僕の学生時代では『イジメ』とは言わないレベルではありましたが、笑われたり真似されることは日常的にありました。
忘れもしない高校2年生の時のクラス替え。
当然の様に始まる自己紹介の流れに心臓が舞い踊ります。
既に1年間通っているだけあって、自己紹介など必要がないくらいクラスメイトのことは知っています。それでもクラス替え後の自己紹介は恒例行事だからと当たり前の様に始まりました。
淡々とこなされ、ついに回ってきた自分の番。
これまでも自分の名前に苦手意識はあったものの、なんとか捻り出せていた「言左衛門」の名前でしたが、この年始めて一言も発することなく先生から着席を言い渡されました。

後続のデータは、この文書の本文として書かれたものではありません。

Background: an optimization exercise with open tools, aiming at small area, a short achievable clock period and few clock cycles. Do not read the settings as production practice.
In this exercise RTL edits were held to simulation tests only and were not proved equivalent to the original.
Power figures rest on the tool's default switching activity, not on a simulated workload.

Design c2mux_dp, start of the top module:
module c2mux_dp (
    input  wire        clk,
    input  wire        rst,           
    input  wire        enc_start,     
    input  wire [63:0] enc_id,        
    input  wire [3:0]  enc_idlen,
    input  wire [7:0]  enc_subid,     
    input  wire        enc_mcast,
    output wire        enc_busy,
    output wire        enc_done,
    output wire [47:0] addr,          
    output wire        addr_valid,
    output wire [2:0]  cfgerr,
    input  wire        smp_valid,
    input  wire [15:0] smp_data,      
    input  wire [31:0] thr,           
    output wire        est_done,
    output wire [39:0] sumsq,
    output wire        est_data       
);
Size in the first run: about 230 I/O pins, about 0.015 mm² of cells after synthesis.
clock: 10.0 ns
lec_check: 0
cap_margin: 20
core_margin: 2
core_utilization: 60
cts_buf_list: sky130_fd_sc_hd__clkbuf_8
cts_cluster_diameter: 60
cts_cluster_size: 12
slew_margin: 20
synth_hierarchical: 1
synth_minimum_keep_size: 0
standard.sh (not shown) runs the stock make flow with config.mk's settings and CLKGATE_MAP_FILE= SYNTH_SCRIPT=/design/flow/synth_recipe.tcl, a recipe that flattens the netlist after the stock synthesis.
==> flow/flow/run.sh <==
#!/bin/bash
# Layout flow: the standard ORFS flow (standard.sh), with two changes to
# how the layout is made:
#  - ports are buffered with sky130_fd_sc_hd__buf_1 instead of the default
#    delay cell chosen by buffer_ports (still one buffer on every port);
#  - timing repair aims for more setup slack than the 10 ns clock needs.
# The clock period, SDC, synthesis, floorplan, power grid and tap cells are
# the standard flow's own. Each tool's output goes to the ORFS logs under orfs/logs and
# to flow.log here.
set -uo pipefail
bash standard.sh \
  BUFFER_PORTS_ARGS="-buffer_cell sky130_fd_sc_hd__buf_1" \
  SETUP_SLACK_MARGIN=6.8 \
  finish > flow.log 2>&1
st=$?
mkdir -p logs
cp -r orfs/logs/. logs/ 2>/dev/null || true
exit $st
Testbench counts at the start, summed over its fixed seeds: cycles 10,328.
==> next run, changes <==
CORE_UTILIZATION = 70   (was 60)
CTS_BUF_LIST = sky130_fd_sc_hd__clkbuf_16   (was sky130_fd_sc_hd__clkbuf_8)
CTS_CLUSTER_DIAMETER = 120   (was 60)
CTS_CLUSTER_SIZE = 30   (was 12)
Final area fell by 2.0%.
Power fell by 4.3%.
Utilization went up by 11 points.
Combinational power barely changes.
Critical path depth fell by 1.
Sequential power stays flat.
Worst setup slack improves by 0.057 ns.
Fmax climbs by 1.8%.
Die area shrinks by 14%.
==> next run, changes <==
CORE_UTILIZATION = 60   (was 70)
CTS_CLUSTER_DIAMETER = 100   (was 120)
CTS_CLUSTER_SIZE = 25   (was 30)
What happened: The changed run passed the timing, DRC and antenna checks. Wire length goes down by 0.59%. Sequential power stays flat. Die area climbs by 16%. Final area rose by 0.79%. Count of clock-buffer cells in the layout came out higher by 2.
==> next run, changes <==
CORE_UTILIZATION = 70   (was 60)
Wire length rose slightly. Fmax decreases slightly. Clock-buffer cell count does not change. Die area is lower by roughly a tenth. Worst hold slack gets better by 0.0056 ns. Synthesized cell count stays the same. Area after synthesis does not change. Total power is about the same. Utilization climbs by 12 points. Design area shrinks slightly. Non-clock buffer count drops by 2.

---

== 08-06 ==
Another version of the RTL of c2mux_dp (not shown whole).
Size in the first run: ~1,500 cells after synthesis, roughly 280 flip-flops, roughly 230 I/O pins, ~0.015 mm² of cells after synthesis.
Settings: LEC_CHECK=0, CAP_MARGIN=20, CORE_MARGIN=2, CORE_UTILIZATION=60, CTS_BUF_LIST=sky130_fd_sc_hd__clkbuf_16, CTS_CLUSTER_DIAMETER=100, CTS_CLUSTER_SIZE=25, SLEW_MARGIN=20, SYNTH_HIERARCHICAL=1, SYNTH_MINIMUM_KEEP_SIZE=0; clock period 10.0 ns.
Scripts as last shown in full above: flow/flow/run.sh
08-06 finished every stage and its layout cleared the timing, DRC and antenna checks.
Testbench counts of 08-06, summed over its fixed seeds: cycles 10,328.
diff inputs: 08-06 => 04-26
- CORE_UTILIZATION changed from 60 to 70
==> summary.txt <==
04-26 went all the way through synthesis, placement and routing and the layout is clean on timing, DRC and antenna. Against 08-06, 04-26 comes in 477 higher on via count. 04-26: register-to-register slack 0.02 ns above 08-06. | maximum frequency | 04-26 vs 08-06 | ≈ equal |. Multi-input combinational area share (lower): 08-06. On average size of a mapped cell, 08-06 tracks 04-26 almost exactly. Looking at number of iterations in the first detailed-routing pass, 04-26 sits 2 above 08-06.

[static timing again, ports no longer ideal]
Ports are ideal in the flow. The routed layouts listed here were re-timed in OpenROAD. Step 1 sets driving cells, clkbuf_16 on the clock port and buf_2 on the other inputs (assumed; they add their load-dependent delay and slew). Step 2 moves the port delays by t, midway between the first and last clock arrival at a register: inputs arrive t later, outputs are due t later. That takes back most of the time a late clock gives input paths. a / b / c = no drivers / after step 1 / after step 2; a / b = the first two.
run | t (ns) | setup slack, ns | slew at the worst register clock pin (ns) | worst data-port slew with drivers (ns)
the first run of note 1 | 0.631 | 6.804 / 6.758 / 6.359 | 0.09 / 0.09 | 0.06
the second run of note 1 | 0.535 | 6.861 / 6.809 / 6.523 | 0.12 / 0.12 | 0.06
the third run of note 1 | 0.544 | 6.854 / 6.804 / 6.522 | 0.10 / 0.10 | 0.07
the fourth run of note 1 | 0.532 | 6.841 / 6.810 / 6.525 | 0.10 / 0.10 | 0.06
08-06 | 0.540 | 6.850 / 6.801 / 6.509 | 0.10 / 0.10 | 0.05
04-26 | 0.532 | 6.857 / 6.809 / 6.479 | 0.10 / 0.10 | 0.07
After both steps setup and hold are still met in every run listed. For the first run of note 1, which loses most, drivers alone change the setup slack by -0.046 ns; drivers and shift together by -0.445 ns.
Source: an optimization exercise on an open RTL-to-GDS flow (aim: a short achievable clock period and few clock cycles). Production flows keep margins and buffers that such runs may drop. Where RTL was checked, it was by simulation tests only, not by an equivalence proof against the original. No activity file was given, so power comes from the tool's default toggle rates.

## turquoise
module turquoise (
    input  wire        clk,
    input  wire        rst,
    input  wire        cmd_valid,
    output wire        cmd_ready,
    input  wire [1:0]  cmd_op,
    input  wire [7:0]  cmd_data,
    output reg         resp_valid,
    output reg         resp_halted,
    output reg         resp_fault,
    output reg  [15:0] cur_x,
    output reg  [15:0] cur_y,
    output reg         paint_valid,
    output reg  [8:0]  paint_x,
    output reg  [7:0]  paint_y,
    output reg         paint_color
);
clock: 12.0 ns
lec_check: 0
cap_margin: 20
core_margin: 2
core_utilization: 60
cts_cluster_diameter: 80
cts_cluster_size: 25
slew_margin: 20
synth_memory_max_bits: 4096
standard.sh (not shown) runs the stock make flow with config.mk's settings and CLKGATE_MAP_FILE= SYNTH_SCRIPT=/design/flow/synth_recipe.tcl, a recipe that flattens the netlist after the stock synthesis.
==> flow/flow/run.sh <==
#!/bin/bash
# The standard layout (standard.sh), with two changes in how it is made:
#  * timing repair is asked to leave extra setup slack, so it keeps optimising
#    below the design's period (the SDC and the period are not changed);
#  * port buffers are plain buffers instead of the default delay-buffer cell.
set -euo pipefail
export SETUP_SLACK_MARGIN=8.5
export TNS_END_PERCENT=100
export BUFFER_PORTS_ARGS="-buffer_cell sky130_fd_sc_hd__buf_4"
bash standard.sh finish > standard_flow.log 2>&1
Then changed:
--- a/flow/design.v
+++ b/flow/design.v
@@ -187,15 +187,15 @@
             sc_ps  <= sc_fs[6:0] + 7'd2;
             sc_fs  <= sc_fs + 9'd2 + {1'b0, half_rd};
             sc_fs1 <= sc_fs + 9'd3 + {1'b0, half_rd};
         end
     end
     reg            g_v;
     reg [7:0]      g_addr;
-    reg [31:0]     g_oh;        
+    reg [15:0]     g_oh;        
     reg [7:0]      g_krem;      
     reg [7:0]      g_prem;      
     reg [7:0]      g_n1;
     reg [6:0]      g_ps;
     reg            g_kz;        
     reg            g_pz;        
     reg            g_n1z;       
@@ -204,35 +204,35 @@
     wire g_end  = emit && g_kz && g_pz;            
     wire g_take = (g_end || !g_v) && r_v[0] && !do_load && !rst_r;
     wire g_v_next = rst_r ? 1'b0 : do_load ? s_f_v : g_take ? 1'b1 : g_end ? 1'b0 : g_v;
     always @(posedge clk) begin
         g_v <= g_v_next;
         if (do_load || g_take) begin
             g_addr <= {do_load ? s_f_ps : r_ps[0], 1'b0};
-            g_oh   <= 32'd1 << {do_load ? s_f_ps[3:0] : r_ps[0][3:0], 1'b0};
+            g_oh   <= 16'd1 << {do_load ? s_f_ps[2:0] : r_ps[0][2:0], 1'b0};
             g_ps   <= do_load ? s_f_ps : r_ps[0];
             g_n1   <= do_load ? s_f_n1 : r_n1[0];
             g_krem <= do_load ? s_f_n1 : r_n1[0];
             g_prem <= do_load ? s_f_c1 : r_c1[0];
             g_kz   <= do_load ? s_f_n1z : r_n1z[0];
             g_n1z  <= do_load ? s_f_n1z : r_n1z[0];
             g_pz   <= do_load ? s_f_c1z : r_c1z[0];
         end else if (emit) begin
             if (!g_kz) begin
                 g_krem <= g_krem - 8'd1;
                 g_kz   <= (g_krem == 8'd1);
                 g_addr <= g_addr + 8'd1;
-                g_oh   <= {g_oh[30:0], g_oh[31]};
+                g_oh   <= {g_oh[14:0], g_oh[15]};
             end else begin
                 g_prem <= g_prem - 8'd1;
                 g_pz   <= (g_prem == 8'd1);
                 g_krem <= g_n1;
                 g_kz   <= g_n1z;
                 g_addr <= {g_ps, 1'b0};
-                g_oh   <= 32'd1 << {g_ps[3:0], 1'b0};
+                g_oh   <= 16'd1 << {g_ps[2:0], 1'b0};
             end
         end
     end
     reg [RD-1:0] rn_v;
     always @(*) begin
         for (i = 0; i < RD; i = i + 1)
             rn_v[i] = g_take ? ((i < RD - 1) ? r_v[(i+1) % RD] : 1'b0) : r_v[i];
@@ -253,32 +253,32 @@
                 r_n1z[i] <= r_n1z[(i+1) % RD];
                 r_c1z[i] <= r_c1z[(i+1) % RD];
             end
             r_v[i] <= !r_clr && (rn_v[i] || (sc_push && (i == 0 || rn_v[i-1])));
         end
     end
     wire r_v0_next = !r_clr && (rn_v[0] || sc_push);
-    reg [3:0] m1_c [0:15];
-    reg [3:0] m1_hi;
+    reg [3:0] m1_c [0:31];
+    reg [4:0] m1_hi;
     reg       m1_v;
     wire      m1_v_next = emit && !do_load && !rst_r;
-    reg [3:0] m1_sel [0:15];
+    reg [3:0] m1_sel [0:31];
     integer k;
     always @(*) begin
-        for (i = 0; i < 16; i = i + 1) begin
+        for (i = 0; i < 32; i = i + 1) begin
             m1_sel[i] = 4'd0;
-            for (k = 0; k < 32; k = k + 1)
+            for (k = 0; k < 16; k = k + 1)
                 m1_sel[i] = m1_sel[i] | ({4{g_oh[k]}} &
-                            (k[0] ? mem[8*(i*16 + k/2) +: 4] : mem[8*(i*16 + k/2) + 4 +: 4]));
+                            (k[0] ? mem[8*(i*8 + k/2) +: 4] : mem[8*(i*8 + k/2) + 4 +: 4]));
         end
     end
     always @(posedge clk) begin
-        for (i = 0; i < 16; i = i + 1)
+        for (i = 0; i < 32; i = i + 1)
             m1_c[i] <= m1_sel[i];
-        m1_hi <= {act, g_addr[7:5]};
+        m1_hi <= {act, g_addr[7:4]};
         m1_v  <= m1_v_next;
     end
     wire [3:0] arr_op = m1_c[m1_hi];
     wire       arr_v  = m1_v;
     reg [3:0] q_op [0:QD-1];
     reg [QD-1:0] q_v;
     wire pop = acc_tick && q_v[0];
@@ -377,21 +377,16 @@
             if (op == 4'hB) flipy  <= ~flipy;
             if (op == 4'h7) mirror <= ~mirror;
             if (op == 4'hC) color  <= ~color;
             if (op == 4'hD) draw   <= ~draw;
         end
     end
     always @(posedge clk) begin
-        if (pop) begin
-            cur_x <= nx;
-            cur_y <= ny;
-        end else if (rst_r) begin
-            cur_x <= X0;
-            cur_y <= Y0;
-        end
+        cur_x <= rst_r ? X0 : pop ? nx : cx;
+        cur_y <= rst_r ? Y0 : pop ? ny : cy;
     end
     always @(posedge clk) begin
         resp_valid  <= acc && !rst;
         paint_valid <= pop && !rst && paint_spec;
         paint_x     <= nx[8:0];
         paint_y     <= ny[7:0];
         paint_color <= color;
Outcome: Clock skew shrinks by 0.0071 ns. Power is about the same. Register-to-register slack gets better by 0.10 ns. Utilization rose by 0.37 points. Wire length went down by 11%. Count of clock-buffer cells in the layout is higher by 14.
Testbench counts after the change, summed over its fixed seeds: cycles 202,313.
For the first run of this note, only the layout was checked, not whether the RTL still works.

Another version of the RTL of turquoise (not shown whole).
Size: about 6900 cells after synthesis, about 2600 flip-flops, roughly 68 I/O pins.
export LEC_CHECK = 0
export CAP_MARGIN = 20
export CORE_MARGIN = 2
export CORE_UTILIZATION = 60
export CTS_CLUSTER_DIAMETER = 80
export CTS_CLUSTER_SIZE = 25
export SLEW_MARGIN = 20
export SYNTH_MEMORY_MAX_BITS = 4096
create_clock -name core_clock -period 12.0 [get_ports {clk}]
Scripts as last shown in full above: flow/flow/run.sh
Then changed:
--- a/flow/design.v
+++ b/flow/design.v
@@ -45,19 +45,19 @@
         p_end   <= acc && !rst && (cmd_op == OP_END);
         p_load  <= acc && !rst && (cmd_op == OP_END) && !fault_next;
         p_data  <= cmd_data;
         p_nz    <= (cmd_data != 8'd0);
         p_one   <= (cmd_data == 8'd1);
         p_app   <= acc && !rst && (cmd_op == OP_BYTE) && (cmd_data != 8'd0) && app_next;
         rst_r   <= rst;
     end
     reg            act;
-    reg [8*2*ROM_SIZE-1:0] mem;    
+    reg [7:0]      mem  [0:2*ROM_SIZE-1];
     reg [7:0]      a_len;       
     reg [7:0]      s_len;
     reg [15:0]     s_hoh;       
     reg [7:0]      s_loh;       
     reg            s_ovf;
     reg            s_term;      
     reg [7:0]      s_rem;       
     reg            s_cyc;       
     reg [7:0]      s_n1;        
@@ -82,21 +82,21 @@
                                   s_fs    ? p_nz :
                                             (!s_term && (s_rem != 8'd1))) :
                         fault_cur;
     wire do_load = p_load && !rst_r;
     wire p_byte0 = p_byte && act;       
     wire p_byte1 = p_byte && !act;
     always @(posedge clk) begin
         for (i = 0; i < ROM_SIZE; i = i + 1) begin
             if (p_byte0 && s_hoh[i/8] && s_loh[i%8])
-                mem[8*i +: 8] <= p_data;
+                mem[i] <= p_data;
             if (p_byte1 && s_hoh[i/8] && s_loh[i%8])
-                mem[8*(ROM_SIZE + i) +: 8] <= p_data;
+                mem[ROM_SIZE + i] <= p_data;
         end
     end
     always @(posedge clk) begin
         if (rst_r)
             act <= 1'b0;
         else if (do_load)
             act <= ~act;
         if (do_load)
             a_len <= s_len;
@@ -162,19 +162,19 @@
     wire       sc_room  = !r_v[RD-2];
     wire       sc_end   = (sc_fs >= {1'b0, a_len});
     wire       sc_issue = sc_on && !sc_ph && !sc_end && sc_room;
     wire [7:0] half_rd  = {1'b0, rd[7:1]} + {7'd0, rd[0]};
     wire       sc_next  = sc_on && sc_ph && (rd != 8'd0);    
     wire       sc_on_next = rst_r ? 1'b0 : do_load ? s_f_v :
                             (sc_on && ((!sc_ph && sc_end) || (sc_ph && rd == 8'd0))) ? 1'b0 : sc_on;
     wire       sc_cv_next = !rst_r && !do_load && sc_next;
     always @(posedge clk) begin
-        rd <= mem[8*{act, sc_ra} +: 8];
+        rd <= mem[{act, sc_ra}];
         sc_on <= sc_on_next;
         sc_cv <= sc_cv_next;
         if (rst_r || do_load) begin
             sc_ph  <= 1'b0;
             sc_fs  <= s_f_nfs;
             sc_fs1 <= s_f_nfs + 9'd1;
             sc_ra  <= s_f_nfs[6:0];
         end else if (sc_issue) begin
             sc_ph <= 1'b1;
@@ -262,19 +262,19 @@
     reg       m1_v;
     wire      m1_v_next = emit && !do_load && !rst_r;
     reg [3:0] m1_sel [0:31];
     integer k;
     always @(*) begin
         for (i = 0; i < 32; i = i + 1) begin
             m1_sel[i] = 4'd0;
             for (k = 0; k < 16; k = k + 1)
                 m1_sel[i] = m1_sel[i] | ({4{g_oh[k]}} &
-                            (k[0] ? mem[8*(i*8 + k/2) +: 4] : mem[8*(i*8 + k/2) + 4 +: 4]));
+                            (k[0] ? mem[i*8 + k/2][3:0] : mem[i*8 + k/2][7:4]));
         end
     end
     always @(posedge clk) begin
         for (i = 0; i < 32; i = i + 1)
             m1_c[i] <= m1_sel[i];
         m1_hi <= {act, g_addr[7:4]};
         m1_v  <= m1_v_next;
     end
     wire [3:0] arr_op = m1_c[m1_hi];
@@ -375,25 +375,20 @@
             cy    <= ny;
             if (op == 4'h3) flipx  <= ~flipx;
             if (op == 4'hB) flipy  <= ~flipy;
             if (op == 4'h7) mirror <= ~mirror;
             if (op == 4'hC) color  <= ~color;
             if (op == 4'hD) draw   <= ~draw;
         end
     end
     always @(posedge clk) begin
-        if (pop) begin
-            cur_x <= nx;
-            cur_y <= ny;
-        end else if (rst_r) begin
-            cur_x <= X0;
-            cur_y <= Y0;
-        end
+        cur_x <= rst_r ? X0 : pop ? nx : cx;
+        cur_y <= rst_r ? Y0 : pop ? ny : cy;
     end
     always @(posedge clk) begin
         resp_valid  <= acc && !rst;
         paint_valid <= pop && !rst && paint_spec;
         paint_x     <= nx[8:0];
         paint_y     <= ny[7:0];
         paint_color <= color;
         resp_halted <= !q_v[0];
         resp_fault  <= fault_next;
The changed run ended with an error in global routing (5_1_grt). Synthesized cell count rose by about a fifth. Synthesized area fell slightly.
No functional check of the RTL was part of any run of this note.

turquoise, a different RTL version from the one above (not shown whole).
Size in the first run: about 6900 cells after synthesis, roughly 2600 flip-flops.
==> flow/config.mk <==
export PLATFORM = sky130hd
export DESIGN_NAME = turquoise
export DESIGN_NICKNAME = turquoise
export VERILOG_FILES = /design/flow/design.v
export SDC_FILE = /design/flow/constraint.sdc
export NUM_CORES = 4
export LEC_CHECK = 0
export CAP_MARGIN = 20
export CORE_MARGIN = 2
export CORE_UTILIZATION = 60
export CTS_CLUSTER_DIAMETER = 80
export CTS_CLUSTER_SIZE = 25
export SLEW_MARGIN = 20
export SYNTH_MEMORY_MAX_BITS = 4096
==> flow/constraint.sdc <==
create_clock -name core_clock -period 12.0 [get_ports {clk}]
set_input_delay 2.4000 -clock core_clock [delete_from_list [all_inputs] [get_ports {clk}]]
set_output_delay 2.4000 -clock core_clock [all_outputs]
set_load 0.01 [all_outputs]
Scripts as last shown in full above: flow/flow/run.sh
Change:
--- a/flow/design.v
+++ b/flow/design.v
@@ -73,31 +73,25 @@
     wire       s_app  = p_app;
     wire       s_cyc_n  = s_clr ? 1'b0 : (p_byte && s_room) ? (s_fs && p_nz) : s_cyc;
     wire       s_room_n = s_clr ? 1'b1 : (p_byte && s_room) ? (s_len[6:0] != 7'd127) : s_room;
     assign     app_next = s_cyc_n && s_room_n;
     wire fault_cur  = s_ovf || (!s_term && (s_rem != 8'd0));
     assign fault_next = (p_begin || p_end) ? 1'b0 :
                         p_byte ? (!s_room ? 1'b1 :
                                   s_fs    ? p_nz :
                                             (!s_term && (s_rem != 8'd1))) :
                         fault_cur;
     wire do_load = p_load && !rst_r;
-    reg       w_en;
-    reg [7:0] w_addr;
-    reg [7:0] w_data;
     always @(posedge clk) begin
-        w_en   <= p_byte && s_room && !rst_r;
-        w_addr <= {~act, s_len[6:0]};
-        w_data <= p_data;
-        if (w_en)
-            mem[w_addr] <= w_data;
+        if (p_byte && s_room)
+            mem[{~act, s_len[6:0]}] <= p_data;
     end
     always @(posedge clk) begin
         if (rst_r)
             act <= 1'b0;
         else if (do_load)
             act <= ~act;
         if (do_load)
             a_len <= s_len;
         if (s_clr) begin
             s_len  <= 8'd0;
             s_ovf  <= 1'b0;
Result:
- clock power goes up by 3.8%
- total power rises by 4.3%
- worst hold slack gains 4.9 ps
- design area grows by 0.58%
- core utilization shrinks by 0.17 points
No run of this note included a check of the RTL's function; only the layout flow was run.

[port drivers added, routing unchanged]
No port has a modelled driver above. Below, the same layouts with a new extraction and two added sets of constraints. Step 1: set_driving_cell puts a clkbuf_16 on clk and a buf_2 on each other input, an assumption about the parent block. Step 2, shift: input delay + t, output delay - t, t = (earliest + latest rising clock arrival at the registers) / 2. This alone moves slack from input paths to output paths. a / b / c = no drivers / after step 1 / after step 2; a / b = the first two.
| run | t (ns) | setup slack, ns | worst setup path after step 2 | clock arrival spread, ns | pins driven straight from the clock port |
|---|---|---|---|---|---|
| the first run of note 1 | 0.918 | 8.181 / 8.093 / 7.462 | input to register | 0.041 / 0.041 | 1 |
| the second run of note 1 | 0.925 | 8.276 / 8.177 / 7.651 | input to register | 0.037 / 0.036 | 1 |
| the first run of note 2 | 0.917 | 8.218 / 8.130 / 7.732 | input to register | 0.029 / 0.029 | 1 |
| the first run of note 3 | 0.931 | 8.186 / 8.186 / 7.724 | input to register | 0.041 / 0.041 | 1 |
| the second run of note 3 | 0.920 | 8.281 / 8.209 / 7.738 | input to register | 0.044 / 0.044 | 1 |
After both steps every run listed still meets setup and hold. The setup slack of the first run of note 1, which loses most, moves by -0.088 ns with the drivers and by -0.719 ns with both steps.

自己紹介で名前を言うことができなかったのは、後にも先にもこの時だけです。
授業については「朗読」や「発表」に苦手意識がありましたが、僕の最も嫌だったことは日直の号令です。
日直は二人体制でしたので、黒板消しや掃除などあらゆる仕事は僕がするから号令だけはやってくれと、よく場面回避をしていたことを覚えています。
自己紹介で自分の名前を言えなかったショックから僕はどんどん自己嫌悪が強くなり、自分は劣った人間なんだと思うようになりました。
大学に入ってからは心の落ち着きを取り戻し、安定した生活を送れるようになりましたが、次第に見えてくるのは『就職』の二文字。
自己紹介もろくにできない自分に何ができるのか?
考えに考えた結論が営業マンでした。
どんな結末になったのかは編集後記で。
身近に仲間がいない
吃音があっても働いている人は当然います。
さらに有名人の方々にも吃音がある人が大勢います。
例えば・・・
・田中角栄
・江崎玲於奈
・小倉智昭
・マリリン・モンロー
・ハメス ・ロドリゲス
これはほんの一握りで、まだまだ多くの有名人の方に吃音があります。
これは本当に勇気を貰える事実である一方、なんだか飛躍しすぎて現実味がないとも思ってしまうんですよね。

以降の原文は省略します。